Norma y Gastón son una pareja de españoles cincuentones. Ella tiene unos crespos de pelo blanco que no alcanzan a tocar sus hombros. Quizás el blanco se nota más, porque su piel es tostada, como café con leche. Se le nota que ha pasado la mayor parte de su vida en la playa: fue en las Islas Canarias, en España, hace 20 años, cuando conoció a Gastón.

Gastón, que tiene el mismo tono de piel quemada –aunque algo más naranja, quizás-, es de esos flacos pero fornidos. Cuando abre el vino, sus brazos se llenan de venas y músculos queriendo salir a mostrarse.

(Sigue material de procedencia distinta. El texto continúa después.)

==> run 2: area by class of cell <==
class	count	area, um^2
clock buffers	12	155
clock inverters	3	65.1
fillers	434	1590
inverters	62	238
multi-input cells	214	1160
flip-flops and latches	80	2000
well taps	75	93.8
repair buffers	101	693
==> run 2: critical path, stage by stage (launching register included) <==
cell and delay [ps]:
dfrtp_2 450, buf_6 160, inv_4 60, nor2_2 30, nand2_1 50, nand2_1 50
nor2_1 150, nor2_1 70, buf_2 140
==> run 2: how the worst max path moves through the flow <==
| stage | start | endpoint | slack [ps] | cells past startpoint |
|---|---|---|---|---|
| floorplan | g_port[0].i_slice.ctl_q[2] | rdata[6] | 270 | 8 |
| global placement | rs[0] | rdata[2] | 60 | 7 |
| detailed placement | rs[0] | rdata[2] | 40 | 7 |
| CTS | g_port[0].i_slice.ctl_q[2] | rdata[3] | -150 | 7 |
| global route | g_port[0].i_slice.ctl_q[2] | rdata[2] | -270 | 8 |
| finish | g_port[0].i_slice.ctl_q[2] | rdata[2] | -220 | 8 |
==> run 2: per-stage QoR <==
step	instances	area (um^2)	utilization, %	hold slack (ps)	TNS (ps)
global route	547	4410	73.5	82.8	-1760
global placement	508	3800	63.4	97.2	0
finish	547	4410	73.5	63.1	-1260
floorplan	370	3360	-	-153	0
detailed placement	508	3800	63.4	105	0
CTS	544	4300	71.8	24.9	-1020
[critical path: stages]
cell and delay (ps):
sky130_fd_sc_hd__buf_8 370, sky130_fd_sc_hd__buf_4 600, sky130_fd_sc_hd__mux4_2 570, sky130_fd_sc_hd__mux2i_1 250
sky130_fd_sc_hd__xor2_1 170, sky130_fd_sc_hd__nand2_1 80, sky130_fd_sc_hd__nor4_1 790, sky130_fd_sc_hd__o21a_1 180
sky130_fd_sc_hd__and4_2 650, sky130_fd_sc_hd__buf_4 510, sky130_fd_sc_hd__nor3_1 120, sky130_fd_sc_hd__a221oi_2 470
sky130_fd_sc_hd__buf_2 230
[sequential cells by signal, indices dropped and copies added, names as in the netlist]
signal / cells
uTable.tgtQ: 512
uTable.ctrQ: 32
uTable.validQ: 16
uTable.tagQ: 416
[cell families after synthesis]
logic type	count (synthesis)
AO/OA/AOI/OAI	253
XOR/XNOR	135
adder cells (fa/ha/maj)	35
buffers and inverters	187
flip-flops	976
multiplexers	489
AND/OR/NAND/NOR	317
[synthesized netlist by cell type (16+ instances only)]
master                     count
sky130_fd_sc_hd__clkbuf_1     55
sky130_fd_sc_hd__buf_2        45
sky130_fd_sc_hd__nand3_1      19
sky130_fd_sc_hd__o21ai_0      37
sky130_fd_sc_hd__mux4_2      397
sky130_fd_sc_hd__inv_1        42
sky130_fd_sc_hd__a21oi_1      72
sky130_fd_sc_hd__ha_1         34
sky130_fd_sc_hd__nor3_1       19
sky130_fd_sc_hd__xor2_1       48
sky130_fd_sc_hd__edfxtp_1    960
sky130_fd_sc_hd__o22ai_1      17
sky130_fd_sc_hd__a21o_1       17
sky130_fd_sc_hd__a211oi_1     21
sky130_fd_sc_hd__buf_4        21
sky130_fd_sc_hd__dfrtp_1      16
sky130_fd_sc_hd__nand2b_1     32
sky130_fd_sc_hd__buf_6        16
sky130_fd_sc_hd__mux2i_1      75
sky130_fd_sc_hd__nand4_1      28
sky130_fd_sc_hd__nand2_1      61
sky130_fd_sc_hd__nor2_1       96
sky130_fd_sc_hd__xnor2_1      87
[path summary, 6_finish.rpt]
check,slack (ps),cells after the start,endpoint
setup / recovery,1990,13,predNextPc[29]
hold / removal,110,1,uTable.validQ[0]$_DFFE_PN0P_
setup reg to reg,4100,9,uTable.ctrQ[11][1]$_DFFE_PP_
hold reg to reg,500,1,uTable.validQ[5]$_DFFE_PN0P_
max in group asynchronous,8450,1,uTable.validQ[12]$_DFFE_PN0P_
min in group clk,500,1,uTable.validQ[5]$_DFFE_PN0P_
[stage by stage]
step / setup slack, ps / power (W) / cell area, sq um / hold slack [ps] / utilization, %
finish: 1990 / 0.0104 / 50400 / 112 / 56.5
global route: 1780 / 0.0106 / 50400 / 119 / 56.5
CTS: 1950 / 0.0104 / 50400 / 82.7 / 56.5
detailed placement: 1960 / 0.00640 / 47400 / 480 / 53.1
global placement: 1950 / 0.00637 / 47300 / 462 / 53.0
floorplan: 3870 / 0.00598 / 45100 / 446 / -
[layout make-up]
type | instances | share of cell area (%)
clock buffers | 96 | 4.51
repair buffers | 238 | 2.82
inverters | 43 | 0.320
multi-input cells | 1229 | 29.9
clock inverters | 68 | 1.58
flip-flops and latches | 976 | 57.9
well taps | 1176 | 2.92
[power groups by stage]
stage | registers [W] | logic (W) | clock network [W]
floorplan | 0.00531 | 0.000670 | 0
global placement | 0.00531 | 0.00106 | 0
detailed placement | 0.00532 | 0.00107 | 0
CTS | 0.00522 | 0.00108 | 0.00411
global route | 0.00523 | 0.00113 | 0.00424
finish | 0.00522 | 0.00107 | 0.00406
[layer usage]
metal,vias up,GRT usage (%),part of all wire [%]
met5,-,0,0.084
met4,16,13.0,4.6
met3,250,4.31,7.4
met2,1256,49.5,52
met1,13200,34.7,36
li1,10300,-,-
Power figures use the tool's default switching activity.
## config.mk

```make
export PLATFORM = sky130hd
export DESIGN_NAME = hazard_unit
export DESIGN_NICKNAME = d
export VERILOG_FILES = /design/src/rtl/hazard_pkg.sv /design/src/rtl/bypass_select.sv /design/src/rtl/load_use_detect.sv /design/src/rtl/hazard_unit.sv
export SDC_FILE = /design/constraint.sdc
export NUM_CORES = 1
export LEC_CHECK = 0
export BUFFER_PORTS_ARGS = -buffer_cell sky130_fd_sc_hd__buf_2
export CORE_AREA = 5 5 42 44
export DETAILED_ROUTE_END_ITERATION = 10
export DIE_AREA = 0 0 47 49
export PLACE_DENSITY = 0.73
export REMOVE_ABC_BUFFERS = 1
export SYNTH_ARGS = -nofsm -noshare
export SYNTH_HDL_FRONTEND = slang
export SYNTH_HIERARCHICAL = 1
export SYNTH_SLANG_ARGS = --single-unit
export TNS_END_PERCENT = 30
```

## constraint.sdc

```tcl
create_clock -name vclk -period 1.73
set_input_delay 0.346 -clock vclk [all_inputs]
set_output_delay 0.346 -clock vclk [all_outputs]
set_load 0.005 [all_outputs]
```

Ellos eran un par de hippies y cuando se enamoraron, se fueron a unas cuevas a construir su hogar y las fotos lo evidencian: cuevas, en unas montañas, al borde de un precipicio, se convirtieron en una casa a punta de la propia construcción. Están las fotos del "antes" y "después" y sus hijos me las muestran orgullosos. En ese tiempo, un par de familias los siguieron y vivieron en comunidad, usando el sistema lo menos posible.

Hace siete años se vinieron a Chile en busca de un terreno fértil para plantar. La razón del cambio la atribuyen a la intuición de Norma; su esoterismo le permitió “percibir” que era en ese lugar donde tenían que seguir haciendo su vida. Y quién sabe cómo, pero acá construyeron absolutamente solos su casa, una pajarera, dos invernaderos de cactus, plantas orientales y medicinales, un lugarcito para hacer yoga y meditar, un gallinero y un sitio para trabajar en artesanía. Además de sus huertos donde plantan con semillas que se trajeron de España y con las que intercambian con otros agricultores. A Chile se vinieron con cuatro de sus cinco hijos.

José, el segundo de ellos, tiene 19, un cuerpo fornido igual que su padre, unos rizos rubios, ojos verdes y está a punto de entrar a estudiar sicología a la universidad, a pesar de que a su madre no le parece que se inserte en el sistema. José me cuenta que la sicología le permitirá ayudar a otras personas a darse cuenta que hay otras maneras de vida, como la que él conoce. Aurora, la chica que le sigue a José y que tiene 17 años, nos interrumpe la conversación para mostrarme otra foto: "esa fue la señora que vi parir. Y ese es el árbol, y ese niñito fue el que nació".


Los siguen

Gastón trabaja todo el día en su granja y por estos días está construyendo un lugar que servirá para poner las cremas naturales y curativas que hace Norma, los tejidos, los collares y los pocillos de calabazas que venden como artefactos de decoración. Siempre reciben gente. Curiosos que vienen a verlos e inclusos a ayudarlos a cultivar la tierra, y que llegan porque alguien les contó que existe esta familia. Norma y Gastón, recientemente, se han hecho parte de una red mundial de granjas ecológicas llamada World Wide Opportunities on Organic Farms (www.wwoof.org). Nunca se han metido al sitio web, claro, porque esta pareja no usa Internet. Sin embargo, a través de esta red, han llegado viajeros que practican una tendencia turística conocida como wwoofing: “ir de granja en granja compartiendo tu tiempo y tu trabajo a cambio de un contacto directo con la tierra”.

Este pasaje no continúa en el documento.